Se paró a repostar, y su padre, como pudo, se dio media vuelta y siguió durmiendo. Se encontraron en medio de un atasco; una ambulancia se abrió paso entre los coches con las luces azules y la sirena, y su padre musitó algo, pero sin llegar a despertarse. Le irritaba aquel sueño profundo de su padre; lo consideraba la expresión de la buena conciencia con la que siempre había ido por la vida a pesar de la prepotencia con la que le había juzgado y condenado a él. Por fin se deshizo el atasco. Rodeó Berlín, atravesó Brandeburgo y llegó a Mecklemburgo. La desnudez del paisaje le puso melancólico y el inicio del crepúsculo le calmó el ánimo.

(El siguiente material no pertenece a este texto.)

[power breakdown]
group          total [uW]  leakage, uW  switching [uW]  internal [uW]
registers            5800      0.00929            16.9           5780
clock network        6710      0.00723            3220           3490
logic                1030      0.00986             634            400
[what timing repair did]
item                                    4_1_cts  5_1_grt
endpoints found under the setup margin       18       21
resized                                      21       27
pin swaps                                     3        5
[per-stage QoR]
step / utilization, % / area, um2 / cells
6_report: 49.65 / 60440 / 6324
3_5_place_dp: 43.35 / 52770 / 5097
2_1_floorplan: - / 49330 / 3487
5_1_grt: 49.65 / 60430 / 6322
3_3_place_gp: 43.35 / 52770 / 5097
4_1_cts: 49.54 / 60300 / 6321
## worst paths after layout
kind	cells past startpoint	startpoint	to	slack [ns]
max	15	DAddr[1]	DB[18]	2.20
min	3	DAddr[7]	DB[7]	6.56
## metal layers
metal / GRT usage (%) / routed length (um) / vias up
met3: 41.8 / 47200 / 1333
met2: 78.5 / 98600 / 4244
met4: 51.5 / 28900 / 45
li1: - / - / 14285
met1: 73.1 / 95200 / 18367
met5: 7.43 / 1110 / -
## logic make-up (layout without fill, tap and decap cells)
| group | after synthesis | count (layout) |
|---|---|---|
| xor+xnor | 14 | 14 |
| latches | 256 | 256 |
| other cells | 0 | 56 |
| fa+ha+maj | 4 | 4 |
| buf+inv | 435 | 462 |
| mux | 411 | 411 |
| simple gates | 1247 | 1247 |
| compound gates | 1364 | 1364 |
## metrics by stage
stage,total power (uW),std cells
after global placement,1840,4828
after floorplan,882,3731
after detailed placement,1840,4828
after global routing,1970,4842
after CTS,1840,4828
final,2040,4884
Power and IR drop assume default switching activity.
==> flow/design.v <==
`timescale 1ns / 1ps
module ALU(
		input ALUSrcA,
        input ALUSrcB,
        input [31:0] ReadData1,
        input [31:0] ReadData2,
        input [4:0] sa,
        input [31:0] extend,
        input [3:0] ALUOp,
        output reg zero,
        output reg[31:0] result
    );
	 reg [31:0] A;
    reg [31:0] B;
	 initial begin
        result = 0;
        zero = 0;
    end
	 always@(ReadData1 or ReadData2 or ALUSrcA or ALUSrcB or ALUOp)
     begin
        A = (ALUSrcA ==0)? ReadData1 :sa;
        B = (ALUSrcB ==0)? ReadData2 :extend;
        case (ALUOp)
            4'b0000:result = A+B;
            4'b0001: result = A - B;
            4'b0010: result = (A < B) ? 1 : 0;
            4'b0011: result = (((ReadData1 < ReadData2) && (ReadData1[31] == ReadData2[31] )) ||( ( ReadData1[31] ==1 && ReadData2[31] == 0))) ? 1:0;
            4'b0100: result = B << A;
            4'b0101: result = A | B;
            4'b0110: result = A & B;
            4'b0111: result = A ^ B;
            4'b1000: result = A * B;
            4'b1001: result = A / B; 
        endcase
	    zero = (result == 0) ? 1 : 0;
	 end
endmodule
==> flow/run.sh <==
#!/bin/bash
# OpenROAD 26Q1-2900-gdf79404cd8, Yosys 0.63+post, stock flow scripts
make -C /OpenROAD-flow-scripts/flow DESIGN_CONFIG=/design/flow/config.mk WORK_HOME=/design/flow/orfs finish
==> ./run.sh <==
#!/bin/bash
# OpenROAD 26Q1-2900-gdf79404cd8, Yosys 0.63+post, stock flow scripts
make -C /OpenROAD-flow-scripts/flow DESIGN_CONFIG=/design/flow/config.mk WORK_HOME=/design/flow/orfs finish
==> ./config.mk <==
export PLATFORM = sky130hd
export DESIGN_NAME = async_fifo
export DESIGN_NICKNAME = async_fifo
export VERILOG_FILES = /design/flow/design.v
export SDC_FILE = /design/flow/constraint.sdc
export NUM_CORES = 4
export LEC_CHECK = 1
export CORE_UTILIZATION = 50
==> ./constraint.sdc <==
current_design async_fifo

set clk_period 7.8
set clk_io_pct 0.2

create_clock -name clk0 -period $clk_period [get_ports {rd_clk}]
create_clock -name clk1 -period $clk_period [get_ports {wr_clk}]

set non_clock_inputs [all_inputs -no_clocks]
set_input_delay [expr $clk_period * $clk_io_pct] -clock clk0 $non_clock_inputs
set_output_delay [expr $clk_period * $clk_io_pct] -clock clk0 [all_outputs]
==> /design/flow/design.v <==
module control(opcode, funct3, funct7, branch, memRW, ALUop, ALUsrc, regWrite, memToReg, jal, jalr);
input [6:0] opcode, funct7;
input [2:0] funct3;
output branch, memRW, ALUsrc, regWrite, memToReg, jal, jalr;
output reg [3:0] ALUop;
wire rflag, iflag, ldiflag, sflag, ujflag, beq, bne;
assign rflag = (opcode == 7'b0110011)? 1:0;
assign iflag = (opcode == 7'b0010011)? 1:0;
assign ldiflag = (opcode == 7'b0000011 && funct3 == 3'b011)? 1:0;
assign sflag = (opcode == 7'b0100011 && funct3 == 3'b010)? 1:0;
assign jalr = (opcode == 7'b1100111 && funct3 == 3'b000)? 1:0;
assign ujflag = (opcode == 7'b1101111)? 1:0;
assign beq = (branch == 1 && funct3 == 3'b000)? 1:0;
assign bne = (branch == 1 && funct3 == 3'b001)? 1:0;
assign branch = (opcode == 7'b1100011)? 1:0;
assign ALUsrc = ((rflag == 1)||(branch ==1))? 1:0;
assign regWrite = (branch == 0 && sflag == 0)? 1:0;
assign memRW = (ldiflag == 1)? 0:(sflag == 1)? 1:1'bx;
assign memToReg = (ldiflag == 1)? 1:0;
assign jal = ujflag;
always @(*)  
begin
if({opcode, funct3, funct7} == 17'b0110011_000_0000000 || ((opcode == 7'b0010011) && funct3 == 3'b000) || sflag == 1 || ldiflag == 1)
    ALUop <= 4'b0001;
else if(jalr == 1)
    ALUop <= 4'b0001;
else if({opcode, funct3, funct7} == 17'b0110011_000_0100000)
    ALUop <= 4'b0010;
else if(((opcode == 7'b0010011) && funct3 == 3'b001))
    ALUop <= 4'b0101;
else if(((opcode == 7'b0010011) && funct3 == 3'b101 && funct7[6:1] == 6'b000000))
    ALUop <= 4'b0110;
else if(((opcode == 7'b0010011) && funct3 == 3'b101 && funct7[6:1] == 6'b010000))
    ALUop <= 4'b0111;
else if(((opcode == 7'b0010011) && funct3 == 3'b100))
    ALUop <= 4'b0000;
else if({opcode, funct3, funct7} == 17'b0110011_111_0000000 )
    ALUop <= 4'b0011;
else if({opcode, funct3, funct7} == 17'b0110011_110_0000000)
    ALUop <= 4'b0100;
else if(beq == 1)
    ALUop <= 4'b1000;
else if(bne == 1)
    ALUop <= 4'b1001;
end
endmodule
--- ./run.sh ---
#!/bin/bash
# OpenROAD 26Q1-2900-gdf79404cd8, Yosys 0.63+post, stock flow scripts
make -C /OpenROAD-flow-scripts/flow DESIGN_CONFIG=/design/flow/config.mk WORK_HOME=/design/flow/orfs finish
--- ./config.mk ---
export PLATFORM = sky130hd
export DESIGN_NAME = AXIS_Sobel_v1_0
export DESIGN_NICKNAME = AXIS_Sobel_v1_0
export VERILOG_FILES = /design/flow/design.v
export SDC_FILE = /design/flow/constraint.sdc
export NUM_CORES = 4
export LEC_CHECK = 1
export CORE_UTILIZATION = 50
--- ./constraint.sdc ---
current_design AXIS_Sobel_v1_0

set clk_period 3714.9
set clk_io_pct 0.2

create_clock -name clk0 -period $clk_period [get_ports {m00_axis_aclk}]
create_clock -name clk1 -period $clk_period [get_ports {s00_axis_aclk}]

set non_clock_inputs [all_inputs -no_clocks]
set_input_delay [expr $clk_period * $clk_io_pct] -clock clk0 $non_clock_inputs
set_output_delay [expr $clk_period * $clk_io_pct] -clock clk0 [all_outputs]
### run.sh
#!/bin/bash
# OpenROAD 26Q1-2900-gdf79404cd8, Yosys 0.63+post, stock flow scripts
make -C /OpenROAD-flow-scripts/flow DESIGN_CONFIG=/design/flow/config.mk WORK_HOME=/design/flow/orfs finish
### config.mk
export PLATFORM = sky130hd
export DESIGN_NAME = SobelX
export DESIGN_NICKNAME = SobelX
export VERILOG_FILES = /design/flow/design.v
export SDC_FILE = /design/flow/constraint.sdc
export NUM_CORES = 4
export LEC_CHECK = 1
export CORE_UTILIZATION = 30
### constraint.sdc
current_design SobelX

set clk_period 23.0
set clk_io_pct 0.2

create_clock -name clk0 -period $clk_period [get_ports {clk}]

set non_clock_inputs [all_inputs -no_clocks]
set_input_delay [expr $clk_period * $clk_io_pct] -clock clk0 $non_clock_inputs
set_output_delay [expr $clk_period * $clk_io_pct] -clock clk0 [all_outputs]
### design.v
`timescale 1ns / 1ps
module SobelX(
    input clk,
    input en,
    input[31:0] stream_input,
    output[31:0] stream_output
    );
    parameter PixPerLine = 695;
    reg [31:0] x[2*PixPerLine+3:0];  
    reg signed [31:0] acc; 
    reg signed [31:0] y; 
    reg [31:0] register_stream_out;
    reg [31:0] j;  
    assign stream_output= register_stream_out;  
 always @ (posedge clk) begin
    if (en == 1) begin
        acc <= x[0]-x[2]+(x[695]-x[695+2])*2+x[2*695]-x[2*695+2]; 
        y <= acc/8+128;  
        register_stream_out <= y;
        end
    else
        begin
        register_stream_out <= 255;
        end
    for(j=1; j<(2*PixPerLine+3); j=j+1)begin
         x[j] <= x[j-1];  
    end
    x[0] <= stream_input;  
   end
endmodule
==> results.json <==
{
  "status": "finished clean",
  "cts_repair_resize_count": 0,
  "track_usage_pct": 6.294,
  "hold_class": "flop to flop",
  "grt_setup_unrepaired": "false",
  "cp.depth": 29,
  "die_w_um": 1735,
  "grt_antenna_before_repair": 88,
  "globalplace.congestion": 0.7370,
  "end_kind": "flop",
  "yosys_area_um2": 901200,
  "setup_viol": 0,
  "ys_warn_count": 2,
  "slew_violations": 0,
  "clockBufferDepth": 7,
  "detail_route.wl_per_cell_um": 9.823,
  "io_buffers": 65,
  "maxCapViolCount": 0,
  "grt_pass1_wl_um": 1508000,
  "critPathKind": "flop to flop",
  "lay_top_count": "dfxtp_1",
  "skew_ns": 0.1225,
  "edf_count": 64,
  "power.share.clock_pct": 47.2,
  "cts_buffers": 4423,
  "grt_overflow": 0,
  "drive_gt1_share_pct": 12.65,
  "ff2ff_path_depth": 29,
  "cts-htree-levels": 9,
  "dr.pass1.iters": 4,
  "fp-utilization_pct": 30.07,
  "ff2ff_setup_slack_ns": 15.74,
  "worst_pin_slew_ns": 1.281,
  "async_reset_ff_share_pct": 0,
  "drt-total-wl_um": 913000,
  "core_area_um2": 2998000,
  "leakagePower_nw": 434.9,
  "rr_startpoint": "x[697][8]",
  "worstSkewPairLatency_ns": 1.63,
  "critPathLaunch": "x[697][8]",
  "rr_endpoint": "acc[31]",
  "path_max_fanout": 5,
  "p_seq_share_pct": 52.6,
  "via_per_inst": 3.172,
  "ir_drop_mv": 0.09093,
  "ff_type": "dfxtp_1",
  "drt_iter0_markers": 11510,
  "hold_violations": 0,
  "worst_ep_arrival_time_ns": 8.66,
  "die_area_um2": 3011000,
  "crit_end": "acc[31]",
  "p_sw_share_pct": 18.50,
  "crit_path_start_kind": "flop",
  "grt_pass1_vias": 289800,
  "numSynthFlops": 44670,
  "yosysSeqAreaShare_pct": 99.30,
  "syn_inst": 45490,
  "pwr_density_cell_nw_per_um2": 134.6,
  "power_switching_w": 0.02730,
  "ys_types": 56,
  "grt_max_degree": 43,
  "finish.utilization_pct": 36.58,
  "ant_nets": 0,
  "fillers": 269700,
  "combPwrFrac_pct": 0.2,
  "cts_tree": "done",
  "cts_hold_buf": 0,
  "slew_headroom_pct": 14.60,
  "mostFrequentLayoutCells": "44600 x dfxtp_1, 4535 x clkbuf_16, 836 x clkbuf_8",
  "warnings": 27,
  "drc": 0,
  "critPathBufInv": 6,
  "tns_ns": 0,
  "fp.dieH_um": 1735,
  "synth.cell_area_um2": 901200,
  "post-dp-hpwl_um": 381300,
  "period_needed_ns": 7.261,
  "clkTransAtPathRegs_ns": 0.06,
  "required_ns": 24.39,
  "yosysCellCount": 45490,
  "cts_setup_buffers": 0,
  "worst_path_most_repeated_cell": "a21o_1",
  "cts-root-buf": "clkbuf_16",
  "p_int_w": 0.1203,
  "path_delay_family": "AND-OR/OR-AND gates",
  "cts.sinks": 44670,
  "period_used_pct": 31.57,
  "max_stage_delay_ns": 0.51,
  "rows": 636,
  "avgSynthCellArea_um2": 19.81,
  "slowest_stage": "fa_1",
  "vias": 294800,
  "fmax_ghz": 0.1377,
  "syn_to_final_growth_pct": 21.66,
  "ios": 66
}
[layout make-up]
cell class | instances | area [µm²] | area share (%)
sequential | 44670 | 894900 | 81.62
clock buffer | 6138 | 127900 | 11.66
tap | 39880 | 49890 | 4.550
clock inverter | 1269 | 16240 | 1.481
multi-input combinational | 585 | 5475 | 0.4993
timing repair buffer | 104 | 1002 | 0.09140
inverter | 230 | 863.3 | 0.07874
antenna | 74 | 185.2 | 0.01689
[state kept, by name, summed over array words and instances (netlist names)]
register             cells
x                    44576
acc                     32
register_stream_out     32
y                       32
[synth_stat cells (2+ instances only)]
master / n / area (µm²)
nor2b_1: 6 / 37.54
or3_1: 5 / 31.28
nand2_1: 33 / 123.9
edfxtp_1: 64 / 1922
a311oi_1: 2 / 17.52
a21boi_0: 2 / 15.01
nand3_1: 16 / 80.08
nor2_1: 41 / 153.9
o21a_1: 14 / 105.1
nand2b_1: 19 / 118.9
a21oi_2: 2 / 17.52
nor3_1: 14 / 70.07
ha_1: 64 / 800.8
a31oi_1: 7 / 43.79
a21oi_1: 39 / 195.2
o211ai_1: 4 / 30.03
o21bai_1: 6 / 45.04
o31ai_1: 7 / 52.55
clkbuf_1: 4 / 15.01
a211oi_1: 2 / 15.01
nor4_1: 3 / 18.77
and4_1: 3 / 26.28
o311ai_1: 3 / 26.28
xnor2_1: 54 / 473.0
fa_1: 93 / 1862
a21o_1: 29 / 217.7
or2_2: 4 / 25.02
a31o_2: 2 / 17.52
inv_1: 230 / 863.3
xor2_1: 28 / 245.2
a21boi_1: 3 / 22.52
o21ai_0: 21 / 105.1
and2_1: 27 / 168.9
nand4_1: 11 / 68.82
dfxtp_1: 44610 / 893000
[per-stage QoR]
| stage | worst slack (ns) | std cells | instance area [µm²] | hold WS (ns) | total power (W) |
|---|---|---|---|---|---|
| floorplan | 17.10 | 45490 | 901200 | 0.3096 | 0.07946 |
| global placement | 15.36 | 85460 | 952100 | 0.3095 | 0.07967 |
| detailed placement | 15.79 | 85470 | 952200 | 0.3121 | 0.07967 |
| CTS | 15.72 | 92870 | 1096000 | 0.2074 | 0.1501 |
| global route | 15.30 | 92880 | 1096000 | 0.2218 | 0.1534 |
| finish | 15.74 | 92950 | 1096000 | 0.2069 | 0.1476 |
[power by group through the flow]
stage | clock, W | combinational (W) | sequential, W
final | 0.0697 | 0.000258 | 0.0777
after CTS | 0.0722 | 0.000271 | 0.0777
after global routing | 0.0755 | 0.000286 | 0.0776
[how the worst min path moves through the flow]
| stage | startpoint | end | depth (start not counted) |
|---|---|---|---|
| 6_report | x[672][0] | x[673][0] | 0 |
| 4_1_cts | x[1338][9] | x[1339][9] | 0 |
| 5_1_grt | x[672][0] | x[673][0] | 0 |
[metal layers]
layer  track usage [%]  up-vias  wire (µm)
li1                  -   150200          -
met1             11.14   135700     516300
met2             6.761     5559     290800
met3             2.281     3286      66360
met4             2.800        4      39520
met5                 0        -         18
[kinds of logic (layout without fill, tap and decap cells)]
group | count (synthesis) | count (layout) | share of synthesized area, %
flip-flops | 44670 | 44670 | 99.30
buffers and inverters | 234 | 7741 | 0.09746
AND/OR/NAND/NOR | 188 | 188 | 0.1076
adder cells (fa/ha/maj) | 157 | 157 | 0.2954
AND-OR/OR-AND | 155 | 155 | 0.1151
XOR/XNOR | 83 | 83 | 0.08219
multiplexers | 2 | 2 | 0.002360
other | 0 | 74 | 0
Power and IR drop assume default switching activity.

—Sosegado está el mundo y, bajo el velo del crepúsculo, ¡cuán íntimo y encantador! —dijo su padre, despertándose y citando a Matthias Claudius. Él le sonrió y su padre le devolvió la sonrisa—. He soñado con tu hermana cuando era pequeña. Trepaba a un árbol, subía y subía, y después volaba a mis brazos, ligera como una pluma.

Su hermana era hija de la primera mujer de su padre, que había muerto de sobreparto y había quedado en la familia con el nombre de la mamá que está en el cielo, para diferenciarla de la segunda mujer, la mamá que estaba en la tierra. La segunda mujer era la madre de los dos varones y se había convertido en madre de la hermana también; los niños siempre se habían considerado hermanos y no medio hermanos. Pero él, a veces, se había preguntado si el cariño especial que su padre demostraba por la niña no sería la continuación del amor que le había inspirado su primera mujer. El crepúsculo, las sonrisas, el relato del sueño como reconocimiento de añoranza y signo de confianza le llevaron a pensar que podía formular la siguiente pregunta:

—¿Cómo era tu primera mujer?

El padre no contestó. Habían pasado del crepúsculo a la oscuridad y no podía verle el rostro ni interpretar su silencio. Carraspeó, pero no dijo nada. Cuando el hijo ya había perdido la esperanza de recibir una respuesta, el padre dijo:

—Bueno, no era muy diferente a mamá.